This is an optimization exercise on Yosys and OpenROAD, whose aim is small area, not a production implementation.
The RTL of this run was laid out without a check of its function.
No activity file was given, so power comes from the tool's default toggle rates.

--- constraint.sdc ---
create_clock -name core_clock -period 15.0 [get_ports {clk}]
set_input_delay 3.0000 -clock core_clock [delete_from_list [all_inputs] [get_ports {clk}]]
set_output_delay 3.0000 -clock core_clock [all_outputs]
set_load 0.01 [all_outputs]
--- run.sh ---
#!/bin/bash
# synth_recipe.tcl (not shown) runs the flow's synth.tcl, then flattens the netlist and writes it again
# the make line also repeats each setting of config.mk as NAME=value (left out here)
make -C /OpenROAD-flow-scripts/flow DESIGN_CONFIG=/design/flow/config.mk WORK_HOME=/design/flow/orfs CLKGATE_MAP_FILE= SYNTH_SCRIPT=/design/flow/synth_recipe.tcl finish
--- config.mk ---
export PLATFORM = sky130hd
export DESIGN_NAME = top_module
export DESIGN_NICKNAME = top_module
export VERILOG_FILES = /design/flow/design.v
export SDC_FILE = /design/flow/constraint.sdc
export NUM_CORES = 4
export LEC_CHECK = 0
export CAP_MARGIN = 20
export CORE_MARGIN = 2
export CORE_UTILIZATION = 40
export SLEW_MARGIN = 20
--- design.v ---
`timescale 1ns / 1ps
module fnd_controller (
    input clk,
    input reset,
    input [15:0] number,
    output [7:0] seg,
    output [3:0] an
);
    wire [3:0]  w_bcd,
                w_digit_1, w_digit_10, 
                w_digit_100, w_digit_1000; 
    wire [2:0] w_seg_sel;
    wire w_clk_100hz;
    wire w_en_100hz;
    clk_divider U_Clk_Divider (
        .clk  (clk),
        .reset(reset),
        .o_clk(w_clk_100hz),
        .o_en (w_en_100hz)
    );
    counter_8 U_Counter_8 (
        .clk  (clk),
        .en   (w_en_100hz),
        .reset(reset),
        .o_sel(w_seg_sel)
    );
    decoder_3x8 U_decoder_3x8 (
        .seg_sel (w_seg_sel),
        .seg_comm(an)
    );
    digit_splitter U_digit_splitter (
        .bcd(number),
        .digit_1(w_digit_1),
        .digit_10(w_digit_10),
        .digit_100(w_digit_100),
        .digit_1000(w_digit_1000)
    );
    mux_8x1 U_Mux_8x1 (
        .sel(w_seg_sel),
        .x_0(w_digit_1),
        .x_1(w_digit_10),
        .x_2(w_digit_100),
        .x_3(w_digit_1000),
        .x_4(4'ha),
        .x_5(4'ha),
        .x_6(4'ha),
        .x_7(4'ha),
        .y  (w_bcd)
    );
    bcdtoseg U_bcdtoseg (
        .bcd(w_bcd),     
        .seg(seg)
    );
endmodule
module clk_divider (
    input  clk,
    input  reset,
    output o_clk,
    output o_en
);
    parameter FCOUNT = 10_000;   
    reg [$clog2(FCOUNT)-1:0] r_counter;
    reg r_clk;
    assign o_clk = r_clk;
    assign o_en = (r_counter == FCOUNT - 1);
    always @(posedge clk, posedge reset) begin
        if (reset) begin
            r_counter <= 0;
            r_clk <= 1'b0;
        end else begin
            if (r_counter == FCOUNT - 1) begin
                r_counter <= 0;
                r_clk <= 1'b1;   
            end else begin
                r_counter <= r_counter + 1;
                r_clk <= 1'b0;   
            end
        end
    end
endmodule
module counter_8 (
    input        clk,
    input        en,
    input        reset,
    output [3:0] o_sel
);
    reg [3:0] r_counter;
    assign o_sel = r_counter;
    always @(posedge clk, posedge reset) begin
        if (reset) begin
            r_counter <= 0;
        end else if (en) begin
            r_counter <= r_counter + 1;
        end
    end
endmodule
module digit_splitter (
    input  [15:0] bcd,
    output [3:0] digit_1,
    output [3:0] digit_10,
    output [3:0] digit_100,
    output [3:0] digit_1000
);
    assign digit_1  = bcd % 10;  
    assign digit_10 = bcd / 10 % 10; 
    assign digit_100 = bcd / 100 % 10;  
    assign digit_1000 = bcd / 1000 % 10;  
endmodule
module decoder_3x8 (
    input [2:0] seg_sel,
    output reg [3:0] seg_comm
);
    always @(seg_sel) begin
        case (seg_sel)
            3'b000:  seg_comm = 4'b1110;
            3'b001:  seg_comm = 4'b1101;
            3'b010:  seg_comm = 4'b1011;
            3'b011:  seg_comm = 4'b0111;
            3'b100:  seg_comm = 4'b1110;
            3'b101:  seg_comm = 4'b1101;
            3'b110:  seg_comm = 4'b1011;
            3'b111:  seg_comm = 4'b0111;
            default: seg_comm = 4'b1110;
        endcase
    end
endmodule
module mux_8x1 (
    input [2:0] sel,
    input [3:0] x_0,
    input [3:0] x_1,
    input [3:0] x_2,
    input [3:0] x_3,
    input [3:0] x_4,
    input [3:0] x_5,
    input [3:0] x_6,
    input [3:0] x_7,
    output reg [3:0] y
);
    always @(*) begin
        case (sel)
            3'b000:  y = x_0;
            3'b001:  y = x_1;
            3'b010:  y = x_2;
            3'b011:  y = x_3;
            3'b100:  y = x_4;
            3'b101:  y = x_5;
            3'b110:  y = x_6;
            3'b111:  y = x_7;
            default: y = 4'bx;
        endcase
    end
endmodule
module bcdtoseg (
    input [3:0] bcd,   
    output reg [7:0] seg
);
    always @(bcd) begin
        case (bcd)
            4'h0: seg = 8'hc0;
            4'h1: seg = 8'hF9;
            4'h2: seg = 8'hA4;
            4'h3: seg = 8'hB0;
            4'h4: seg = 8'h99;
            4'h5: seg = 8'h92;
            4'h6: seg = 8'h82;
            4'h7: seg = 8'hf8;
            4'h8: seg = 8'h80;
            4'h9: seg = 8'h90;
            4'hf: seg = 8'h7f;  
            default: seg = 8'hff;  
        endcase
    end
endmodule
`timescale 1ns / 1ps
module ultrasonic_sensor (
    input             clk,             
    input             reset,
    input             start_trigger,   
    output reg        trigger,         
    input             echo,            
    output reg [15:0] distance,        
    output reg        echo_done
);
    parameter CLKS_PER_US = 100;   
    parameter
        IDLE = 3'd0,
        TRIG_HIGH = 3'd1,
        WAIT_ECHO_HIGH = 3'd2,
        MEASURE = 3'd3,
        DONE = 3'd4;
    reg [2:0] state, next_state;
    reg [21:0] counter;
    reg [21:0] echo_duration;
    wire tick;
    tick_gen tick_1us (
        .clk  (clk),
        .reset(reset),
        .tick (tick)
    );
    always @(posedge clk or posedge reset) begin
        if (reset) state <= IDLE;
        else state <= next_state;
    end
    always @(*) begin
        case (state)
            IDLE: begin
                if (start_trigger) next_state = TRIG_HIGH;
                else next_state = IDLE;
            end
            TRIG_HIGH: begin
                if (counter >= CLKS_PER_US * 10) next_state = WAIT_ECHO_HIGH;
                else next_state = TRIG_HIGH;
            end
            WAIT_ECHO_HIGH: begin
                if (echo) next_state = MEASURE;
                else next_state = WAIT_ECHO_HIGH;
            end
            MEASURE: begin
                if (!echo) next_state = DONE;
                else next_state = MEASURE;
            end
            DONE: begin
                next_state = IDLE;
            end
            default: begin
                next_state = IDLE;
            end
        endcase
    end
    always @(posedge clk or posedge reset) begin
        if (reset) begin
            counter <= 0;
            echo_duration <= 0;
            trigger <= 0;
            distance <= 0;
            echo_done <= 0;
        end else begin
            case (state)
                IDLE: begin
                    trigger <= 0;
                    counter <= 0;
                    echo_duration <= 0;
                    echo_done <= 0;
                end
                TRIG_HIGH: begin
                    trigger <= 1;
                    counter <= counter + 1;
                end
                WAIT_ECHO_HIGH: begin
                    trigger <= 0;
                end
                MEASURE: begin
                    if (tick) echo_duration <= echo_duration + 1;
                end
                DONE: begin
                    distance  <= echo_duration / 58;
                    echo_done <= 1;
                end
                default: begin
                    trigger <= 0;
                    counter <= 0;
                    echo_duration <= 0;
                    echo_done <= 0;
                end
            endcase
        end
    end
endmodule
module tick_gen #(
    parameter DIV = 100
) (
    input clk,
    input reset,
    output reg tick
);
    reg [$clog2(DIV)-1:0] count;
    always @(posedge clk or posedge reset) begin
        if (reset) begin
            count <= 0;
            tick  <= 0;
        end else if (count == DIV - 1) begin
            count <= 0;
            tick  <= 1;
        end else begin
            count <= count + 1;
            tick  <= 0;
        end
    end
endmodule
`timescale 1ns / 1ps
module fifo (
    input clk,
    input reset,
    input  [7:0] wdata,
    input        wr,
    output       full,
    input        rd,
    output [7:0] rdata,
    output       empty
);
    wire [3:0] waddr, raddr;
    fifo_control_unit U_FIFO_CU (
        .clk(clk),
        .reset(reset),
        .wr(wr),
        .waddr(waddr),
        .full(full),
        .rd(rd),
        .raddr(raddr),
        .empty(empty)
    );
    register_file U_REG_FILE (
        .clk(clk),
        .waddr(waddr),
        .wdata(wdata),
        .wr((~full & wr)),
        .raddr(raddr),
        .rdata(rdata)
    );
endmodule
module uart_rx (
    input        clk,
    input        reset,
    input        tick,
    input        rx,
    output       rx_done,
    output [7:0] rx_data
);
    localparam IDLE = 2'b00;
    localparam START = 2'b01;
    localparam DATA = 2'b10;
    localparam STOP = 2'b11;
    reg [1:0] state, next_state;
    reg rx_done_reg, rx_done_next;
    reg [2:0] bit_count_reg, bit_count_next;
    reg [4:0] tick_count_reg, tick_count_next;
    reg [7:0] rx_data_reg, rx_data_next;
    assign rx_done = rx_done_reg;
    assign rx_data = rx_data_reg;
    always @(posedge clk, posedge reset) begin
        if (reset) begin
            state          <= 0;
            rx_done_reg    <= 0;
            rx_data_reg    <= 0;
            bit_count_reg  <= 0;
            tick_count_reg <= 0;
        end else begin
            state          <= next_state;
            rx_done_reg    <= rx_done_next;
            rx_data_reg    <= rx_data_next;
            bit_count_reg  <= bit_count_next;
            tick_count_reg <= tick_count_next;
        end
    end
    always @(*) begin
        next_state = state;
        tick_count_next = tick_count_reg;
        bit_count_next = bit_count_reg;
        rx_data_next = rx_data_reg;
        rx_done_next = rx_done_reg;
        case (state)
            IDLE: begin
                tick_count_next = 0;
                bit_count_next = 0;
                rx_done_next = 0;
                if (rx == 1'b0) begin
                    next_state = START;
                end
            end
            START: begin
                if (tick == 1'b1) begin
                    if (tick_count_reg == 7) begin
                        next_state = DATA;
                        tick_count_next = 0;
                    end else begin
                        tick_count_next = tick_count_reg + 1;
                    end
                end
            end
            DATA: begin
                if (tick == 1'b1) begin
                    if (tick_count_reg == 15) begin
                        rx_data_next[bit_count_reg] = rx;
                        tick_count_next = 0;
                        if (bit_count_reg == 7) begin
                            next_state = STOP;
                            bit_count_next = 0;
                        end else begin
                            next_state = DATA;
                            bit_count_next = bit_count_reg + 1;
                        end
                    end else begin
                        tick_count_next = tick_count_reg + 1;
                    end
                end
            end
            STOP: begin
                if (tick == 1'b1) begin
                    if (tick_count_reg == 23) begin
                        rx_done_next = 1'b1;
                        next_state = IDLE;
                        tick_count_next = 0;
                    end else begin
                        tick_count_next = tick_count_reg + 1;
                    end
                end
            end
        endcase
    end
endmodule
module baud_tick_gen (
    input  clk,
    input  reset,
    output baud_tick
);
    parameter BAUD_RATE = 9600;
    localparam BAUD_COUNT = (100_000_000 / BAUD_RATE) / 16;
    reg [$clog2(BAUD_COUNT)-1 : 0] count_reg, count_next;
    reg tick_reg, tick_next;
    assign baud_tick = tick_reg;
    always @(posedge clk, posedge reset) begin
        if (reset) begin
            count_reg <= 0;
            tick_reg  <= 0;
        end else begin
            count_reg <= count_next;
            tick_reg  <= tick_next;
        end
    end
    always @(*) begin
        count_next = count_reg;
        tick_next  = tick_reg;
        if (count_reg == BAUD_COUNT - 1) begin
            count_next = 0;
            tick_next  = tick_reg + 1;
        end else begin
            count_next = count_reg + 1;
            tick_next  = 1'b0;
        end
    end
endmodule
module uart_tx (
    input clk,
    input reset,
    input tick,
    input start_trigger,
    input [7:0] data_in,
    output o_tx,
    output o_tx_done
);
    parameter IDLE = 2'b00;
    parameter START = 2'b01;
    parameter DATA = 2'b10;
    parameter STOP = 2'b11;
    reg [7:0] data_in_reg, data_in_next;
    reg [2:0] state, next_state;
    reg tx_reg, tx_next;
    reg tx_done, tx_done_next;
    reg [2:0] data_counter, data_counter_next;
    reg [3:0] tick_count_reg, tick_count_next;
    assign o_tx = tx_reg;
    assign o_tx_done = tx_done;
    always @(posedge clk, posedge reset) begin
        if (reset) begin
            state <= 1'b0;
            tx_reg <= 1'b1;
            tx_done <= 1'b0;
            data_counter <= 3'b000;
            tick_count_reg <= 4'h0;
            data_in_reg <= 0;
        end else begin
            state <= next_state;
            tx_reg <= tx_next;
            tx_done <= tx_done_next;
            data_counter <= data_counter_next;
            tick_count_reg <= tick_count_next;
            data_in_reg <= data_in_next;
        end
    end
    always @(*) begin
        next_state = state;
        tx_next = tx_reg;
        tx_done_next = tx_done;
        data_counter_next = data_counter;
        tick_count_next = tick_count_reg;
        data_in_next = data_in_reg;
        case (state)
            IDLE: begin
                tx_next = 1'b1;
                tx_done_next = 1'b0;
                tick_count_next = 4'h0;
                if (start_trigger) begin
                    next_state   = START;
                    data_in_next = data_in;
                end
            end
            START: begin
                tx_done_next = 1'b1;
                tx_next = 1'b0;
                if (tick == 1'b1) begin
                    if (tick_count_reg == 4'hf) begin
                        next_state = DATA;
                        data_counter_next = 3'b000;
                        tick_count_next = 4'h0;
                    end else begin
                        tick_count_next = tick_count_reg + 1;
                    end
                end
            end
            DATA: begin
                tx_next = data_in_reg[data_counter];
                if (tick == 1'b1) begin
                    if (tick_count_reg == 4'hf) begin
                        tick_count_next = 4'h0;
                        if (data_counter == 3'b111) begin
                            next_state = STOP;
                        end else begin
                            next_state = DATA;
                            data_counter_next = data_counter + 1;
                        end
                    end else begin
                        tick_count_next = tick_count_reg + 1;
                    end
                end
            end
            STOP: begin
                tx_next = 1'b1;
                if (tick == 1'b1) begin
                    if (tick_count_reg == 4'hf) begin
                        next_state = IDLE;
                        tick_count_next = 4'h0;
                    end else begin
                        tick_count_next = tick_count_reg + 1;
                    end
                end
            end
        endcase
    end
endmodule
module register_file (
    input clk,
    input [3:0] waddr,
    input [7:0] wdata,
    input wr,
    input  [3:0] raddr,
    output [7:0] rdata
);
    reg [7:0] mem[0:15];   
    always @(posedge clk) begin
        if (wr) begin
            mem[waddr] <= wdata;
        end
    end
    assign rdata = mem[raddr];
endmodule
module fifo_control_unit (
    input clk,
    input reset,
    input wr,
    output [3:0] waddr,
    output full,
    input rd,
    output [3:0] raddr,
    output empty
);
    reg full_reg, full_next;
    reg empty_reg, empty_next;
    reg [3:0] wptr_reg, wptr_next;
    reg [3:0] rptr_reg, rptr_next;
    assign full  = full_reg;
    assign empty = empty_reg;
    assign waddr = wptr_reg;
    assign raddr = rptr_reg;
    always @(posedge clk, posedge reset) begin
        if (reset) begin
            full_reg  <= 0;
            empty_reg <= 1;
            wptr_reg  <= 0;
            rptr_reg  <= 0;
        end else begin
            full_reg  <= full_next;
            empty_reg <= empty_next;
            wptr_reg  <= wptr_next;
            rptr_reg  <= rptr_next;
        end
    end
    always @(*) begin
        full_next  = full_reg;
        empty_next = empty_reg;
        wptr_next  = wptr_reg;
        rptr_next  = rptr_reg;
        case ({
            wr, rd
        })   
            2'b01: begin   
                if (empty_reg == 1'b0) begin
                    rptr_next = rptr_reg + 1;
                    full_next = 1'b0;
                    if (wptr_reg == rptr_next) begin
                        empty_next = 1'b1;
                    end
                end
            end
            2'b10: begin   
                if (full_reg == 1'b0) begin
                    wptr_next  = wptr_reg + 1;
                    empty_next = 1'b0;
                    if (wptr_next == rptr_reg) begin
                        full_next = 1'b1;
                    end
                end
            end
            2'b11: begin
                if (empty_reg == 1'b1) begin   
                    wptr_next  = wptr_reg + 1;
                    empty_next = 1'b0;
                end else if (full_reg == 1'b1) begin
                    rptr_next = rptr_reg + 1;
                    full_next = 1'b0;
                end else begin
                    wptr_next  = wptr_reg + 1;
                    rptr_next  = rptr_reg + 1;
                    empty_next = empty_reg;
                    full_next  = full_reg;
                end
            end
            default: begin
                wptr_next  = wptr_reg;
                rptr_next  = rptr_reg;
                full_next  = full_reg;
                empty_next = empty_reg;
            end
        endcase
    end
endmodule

TASK INSTRUCTIONS => From the entries above, restate word for word the lines from the line containing "else next_state = MEASURE;" to the line containing "distance <= 0;", both ends included, and nothing more.

SOLUTION TO THIS EXERCISE =>
                else next_state = MEASURE;
            end
            DONE: begin
                next_state = IDLE;
            end
            default: begin
                next_state = IDLE;
            end
        endcase
    end
    always @(posedge clk or posedge reset) begin
        if (reset) begin
            counter <= 0;
            echo_duration <= 0;
            trigger <= 0;
            distance <= 0;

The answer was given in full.